*Exercise*
Using the data below, return all lines in which "timing" appears.

Start of Provided information

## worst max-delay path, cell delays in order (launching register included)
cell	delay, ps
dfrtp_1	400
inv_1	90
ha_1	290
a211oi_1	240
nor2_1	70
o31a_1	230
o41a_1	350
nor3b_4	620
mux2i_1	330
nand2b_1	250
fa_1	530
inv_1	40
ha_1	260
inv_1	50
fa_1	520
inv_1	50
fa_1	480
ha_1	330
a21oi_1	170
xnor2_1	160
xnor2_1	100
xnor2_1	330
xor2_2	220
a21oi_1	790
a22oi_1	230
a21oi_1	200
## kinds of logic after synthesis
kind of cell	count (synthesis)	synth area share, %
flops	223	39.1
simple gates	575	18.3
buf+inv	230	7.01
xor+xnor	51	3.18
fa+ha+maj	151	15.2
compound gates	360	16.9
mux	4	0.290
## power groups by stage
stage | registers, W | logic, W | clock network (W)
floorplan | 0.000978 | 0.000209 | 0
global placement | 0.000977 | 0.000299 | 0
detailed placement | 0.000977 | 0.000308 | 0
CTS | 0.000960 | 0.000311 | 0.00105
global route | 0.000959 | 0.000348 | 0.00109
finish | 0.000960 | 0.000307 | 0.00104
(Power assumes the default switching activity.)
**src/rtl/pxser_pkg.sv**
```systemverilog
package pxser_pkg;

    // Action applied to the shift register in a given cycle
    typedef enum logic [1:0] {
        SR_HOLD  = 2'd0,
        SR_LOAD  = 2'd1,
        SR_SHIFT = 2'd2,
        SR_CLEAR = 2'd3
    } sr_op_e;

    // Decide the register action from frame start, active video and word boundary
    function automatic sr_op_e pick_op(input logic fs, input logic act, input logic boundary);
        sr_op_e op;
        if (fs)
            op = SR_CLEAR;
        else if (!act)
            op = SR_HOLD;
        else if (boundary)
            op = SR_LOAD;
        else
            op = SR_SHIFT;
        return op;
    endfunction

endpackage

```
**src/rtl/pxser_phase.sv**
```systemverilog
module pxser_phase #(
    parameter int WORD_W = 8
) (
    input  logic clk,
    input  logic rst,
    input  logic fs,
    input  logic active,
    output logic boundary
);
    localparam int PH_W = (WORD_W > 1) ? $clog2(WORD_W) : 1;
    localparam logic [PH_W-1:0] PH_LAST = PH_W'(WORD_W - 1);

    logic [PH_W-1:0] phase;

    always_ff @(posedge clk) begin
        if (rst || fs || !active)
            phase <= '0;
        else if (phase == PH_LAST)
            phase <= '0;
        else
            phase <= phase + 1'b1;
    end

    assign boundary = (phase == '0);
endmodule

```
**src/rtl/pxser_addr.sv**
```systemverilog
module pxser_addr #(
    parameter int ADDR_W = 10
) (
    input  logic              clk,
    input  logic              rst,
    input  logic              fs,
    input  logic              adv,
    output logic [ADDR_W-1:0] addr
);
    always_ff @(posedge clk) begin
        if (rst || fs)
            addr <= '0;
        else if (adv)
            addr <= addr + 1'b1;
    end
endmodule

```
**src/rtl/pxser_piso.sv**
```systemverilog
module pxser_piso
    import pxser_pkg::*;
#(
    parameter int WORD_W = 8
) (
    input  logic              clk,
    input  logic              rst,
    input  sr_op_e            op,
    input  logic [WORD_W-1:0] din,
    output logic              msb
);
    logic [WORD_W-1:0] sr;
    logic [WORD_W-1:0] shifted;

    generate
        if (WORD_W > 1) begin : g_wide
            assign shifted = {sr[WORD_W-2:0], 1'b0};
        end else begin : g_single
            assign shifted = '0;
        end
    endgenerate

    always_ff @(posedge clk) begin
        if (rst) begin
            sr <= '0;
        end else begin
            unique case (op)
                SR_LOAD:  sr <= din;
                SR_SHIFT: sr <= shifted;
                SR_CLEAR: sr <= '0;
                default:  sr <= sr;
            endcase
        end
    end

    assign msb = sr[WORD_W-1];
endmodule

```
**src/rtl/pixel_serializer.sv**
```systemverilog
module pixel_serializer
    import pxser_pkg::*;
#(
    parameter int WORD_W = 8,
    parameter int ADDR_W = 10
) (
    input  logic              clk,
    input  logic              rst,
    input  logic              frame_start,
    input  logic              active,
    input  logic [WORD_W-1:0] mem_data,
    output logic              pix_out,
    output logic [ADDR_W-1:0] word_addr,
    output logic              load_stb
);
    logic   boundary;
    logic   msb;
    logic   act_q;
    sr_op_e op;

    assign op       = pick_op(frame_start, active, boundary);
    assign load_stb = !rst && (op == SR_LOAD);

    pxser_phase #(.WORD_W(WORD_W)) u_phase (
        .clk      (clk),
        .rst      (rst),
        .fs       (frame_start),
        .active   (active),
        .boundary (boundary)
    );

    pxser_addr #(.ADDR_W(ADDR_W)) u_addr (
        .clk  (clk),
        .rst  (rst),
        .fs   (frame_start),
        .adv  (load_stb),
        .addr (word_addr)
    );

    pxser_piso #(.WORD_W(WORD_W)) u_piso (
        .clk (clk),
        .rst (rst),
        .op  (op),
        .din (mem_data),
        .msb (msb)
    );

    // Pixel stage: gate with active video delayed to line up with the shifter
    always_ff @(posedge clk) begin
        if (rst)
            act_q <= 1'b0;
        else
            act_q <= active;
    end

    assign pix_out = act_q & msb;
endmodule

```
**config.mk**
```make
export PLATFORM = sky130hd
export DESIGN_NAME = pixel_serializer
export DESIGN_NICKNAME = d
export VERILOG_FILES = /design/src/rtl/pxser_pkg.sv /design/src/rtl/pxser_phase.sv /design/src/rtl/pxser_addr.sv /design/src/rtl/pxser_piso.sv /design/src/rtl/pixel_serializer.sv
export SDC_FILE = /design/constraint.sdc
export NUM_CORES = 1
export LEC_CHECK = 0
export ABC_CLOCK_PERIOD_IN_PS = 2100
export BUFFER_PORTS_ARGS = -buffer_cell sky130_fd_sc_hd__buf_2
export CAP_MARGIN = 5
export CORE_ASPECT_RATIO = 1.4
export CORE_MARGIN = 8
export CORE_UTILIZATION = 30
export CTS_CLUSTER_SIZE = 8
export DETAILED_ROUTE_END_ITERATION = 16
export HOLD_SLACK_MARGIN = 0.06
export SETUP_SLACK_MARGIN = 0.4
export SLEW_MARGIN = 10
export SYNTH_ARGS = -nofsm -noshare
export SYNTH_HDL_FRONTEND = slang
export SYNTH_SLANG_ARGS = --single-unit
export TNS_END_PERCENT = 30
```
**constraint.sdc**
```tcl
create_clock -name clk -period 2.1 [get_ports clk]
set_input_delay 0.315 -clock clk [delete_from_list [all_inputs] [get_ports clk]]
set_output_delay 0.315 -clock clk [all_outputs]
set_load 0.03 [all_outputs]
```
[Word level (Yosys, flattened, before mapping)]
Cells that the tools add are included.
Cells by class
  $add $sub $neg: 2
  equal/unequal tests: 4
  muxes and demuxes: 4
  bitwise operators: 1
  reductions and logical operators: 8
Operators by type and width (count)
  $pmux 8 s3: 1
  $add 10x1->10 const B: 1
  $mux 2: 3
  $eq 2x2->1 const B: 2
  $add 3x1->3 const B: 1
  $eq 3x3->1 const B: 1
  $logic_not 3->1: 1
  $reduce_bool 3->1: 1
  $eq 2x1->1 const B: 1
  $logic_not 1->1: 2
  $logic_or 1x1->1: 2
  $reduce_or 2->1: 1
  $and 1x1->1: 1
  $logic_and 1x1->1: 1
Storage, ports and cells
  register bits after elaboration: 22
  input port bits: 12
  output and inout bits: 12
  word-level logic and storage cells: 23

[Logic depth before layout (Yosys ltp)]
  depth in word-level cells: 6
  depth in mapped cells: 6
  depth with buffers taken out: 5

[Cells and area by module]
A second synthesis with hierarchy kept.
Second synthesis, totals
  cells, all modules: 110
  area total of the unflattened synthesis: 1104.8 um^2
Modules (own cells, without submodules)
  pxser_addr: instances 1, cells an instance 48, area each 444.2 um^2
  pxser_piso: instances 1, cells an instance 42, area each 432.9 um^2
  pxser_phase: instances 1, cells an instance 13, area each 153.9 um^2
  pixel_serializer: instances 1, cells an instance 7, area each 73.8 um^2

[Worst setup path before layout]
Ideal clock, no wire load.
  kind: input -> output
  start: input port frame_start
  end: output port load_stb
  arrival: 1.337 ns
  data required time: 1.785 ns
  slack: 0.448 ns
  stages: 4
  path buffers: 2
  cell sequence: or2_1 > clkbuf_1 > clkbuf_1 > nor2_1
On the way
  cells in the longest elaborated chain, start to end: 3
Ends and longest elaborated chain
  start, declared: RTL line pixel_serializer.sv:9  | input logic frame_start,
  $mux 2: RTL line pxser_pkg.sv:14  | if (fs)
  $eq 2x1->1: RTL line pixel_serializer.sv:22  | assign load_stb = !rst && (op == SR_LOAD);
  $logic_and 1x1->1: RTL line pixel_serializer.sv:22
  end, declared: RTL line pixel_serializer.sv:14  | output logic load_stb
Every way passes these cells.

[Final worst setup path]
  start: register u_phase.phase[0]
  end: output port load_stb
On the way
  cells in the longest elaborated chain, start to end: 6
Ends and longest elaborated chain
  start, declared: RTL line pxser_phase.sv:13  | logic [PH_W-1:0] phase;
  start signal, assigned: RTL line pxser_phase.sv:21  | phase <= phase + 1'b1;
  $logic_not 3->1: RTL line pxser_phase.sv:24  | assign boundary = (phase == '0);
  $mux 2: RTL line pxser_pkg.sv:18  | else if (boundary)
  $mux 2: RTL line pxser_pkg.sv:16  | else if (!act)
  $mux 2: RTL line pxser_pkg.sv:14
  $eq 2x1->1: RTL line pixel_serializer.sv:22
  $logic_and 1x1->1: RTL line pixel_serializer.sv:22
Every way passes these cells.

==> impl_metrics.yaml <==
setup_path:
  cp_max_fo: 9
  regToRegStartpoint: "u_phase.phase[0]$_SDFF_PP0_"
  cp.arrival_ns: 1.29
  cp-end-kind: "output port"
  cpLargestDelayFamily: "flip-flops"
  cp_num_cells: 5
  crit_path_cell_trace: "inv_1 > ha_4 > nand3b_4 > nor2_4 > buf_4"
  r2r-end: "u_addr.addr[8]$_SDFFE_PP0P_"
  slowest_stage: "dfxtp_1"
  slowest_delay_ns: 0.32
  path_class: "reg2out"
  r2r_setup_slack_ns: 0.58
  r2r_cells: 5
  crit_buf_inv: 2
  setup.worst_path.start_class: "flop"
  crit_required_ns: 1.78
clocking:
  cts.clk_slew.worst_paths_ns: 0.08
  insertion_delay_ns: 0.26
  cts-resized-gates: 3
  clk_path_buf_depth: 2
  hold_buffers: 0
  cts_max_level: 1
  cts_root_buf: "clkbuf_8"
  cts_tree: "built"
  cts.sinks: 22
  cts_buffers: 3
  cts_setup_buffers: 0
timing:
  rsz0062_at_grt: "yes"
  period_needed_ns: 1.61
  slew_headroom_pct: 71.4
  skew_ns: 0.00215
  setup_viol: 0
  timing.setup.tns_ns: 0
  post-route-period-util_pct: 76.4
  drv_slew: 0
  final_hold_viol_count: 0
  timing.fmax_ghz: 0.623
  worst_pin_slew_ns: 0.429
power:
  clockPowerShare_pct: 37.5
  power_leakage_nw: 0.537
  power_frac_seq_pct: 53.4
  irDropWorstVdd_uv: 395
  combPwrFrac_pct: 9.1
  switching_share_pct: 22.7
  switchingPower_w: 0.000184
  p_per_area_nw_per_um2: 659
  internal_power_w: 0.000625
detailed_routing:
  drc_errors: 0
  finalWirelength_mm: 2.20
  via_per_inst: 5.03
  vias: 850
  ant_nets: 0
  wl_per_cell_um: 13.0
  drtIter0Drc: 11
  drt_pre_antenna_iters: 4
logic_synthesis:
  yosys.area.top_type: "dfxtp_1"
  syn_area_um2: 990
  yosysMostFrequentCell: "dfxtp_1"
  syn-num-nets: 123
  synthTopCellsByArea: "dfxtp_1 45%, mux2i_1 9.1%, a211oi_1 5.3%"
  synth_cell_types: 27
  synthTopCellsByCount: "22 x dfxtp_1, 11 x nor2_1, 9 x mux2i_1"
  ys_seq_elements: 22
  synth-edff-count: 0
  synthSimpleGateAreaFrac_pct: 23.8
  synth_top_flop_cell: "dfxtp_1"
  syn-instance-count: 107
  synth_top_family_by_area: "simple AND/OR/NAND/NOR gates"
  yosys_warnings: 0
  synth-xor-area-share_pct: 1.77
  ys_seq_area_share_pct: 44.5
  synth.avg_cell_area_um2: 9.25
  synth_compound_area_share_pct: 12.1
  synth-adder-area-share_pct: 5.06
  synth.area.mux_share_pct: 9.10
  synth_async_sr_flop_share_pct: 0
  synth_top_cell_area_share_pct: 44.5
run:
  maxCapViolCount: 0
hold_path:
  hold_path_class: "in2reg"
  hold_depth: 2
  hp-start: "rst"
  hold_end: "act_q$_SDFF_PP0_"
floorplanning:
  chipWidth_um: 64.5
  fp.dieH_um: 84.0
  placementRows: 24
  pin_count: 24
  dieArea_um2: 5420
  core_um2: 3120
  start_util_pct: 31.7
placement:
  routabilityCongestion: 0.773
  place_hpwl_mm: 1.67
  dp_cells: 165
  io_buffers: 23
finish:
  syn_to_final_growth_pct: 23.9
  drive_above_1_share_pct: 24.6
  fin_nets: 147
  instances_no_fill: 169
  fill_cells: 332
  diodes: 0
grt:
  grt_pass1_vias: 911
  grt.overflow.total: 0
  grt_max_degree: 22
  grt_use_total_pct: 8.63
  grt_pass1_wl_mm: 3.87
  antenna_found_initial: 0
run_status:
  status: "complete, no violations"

End of Provided information

*Answer to this task*
timing:
  timing.setup.tns_ns: 0
  timing.fmax_ghz: 0.623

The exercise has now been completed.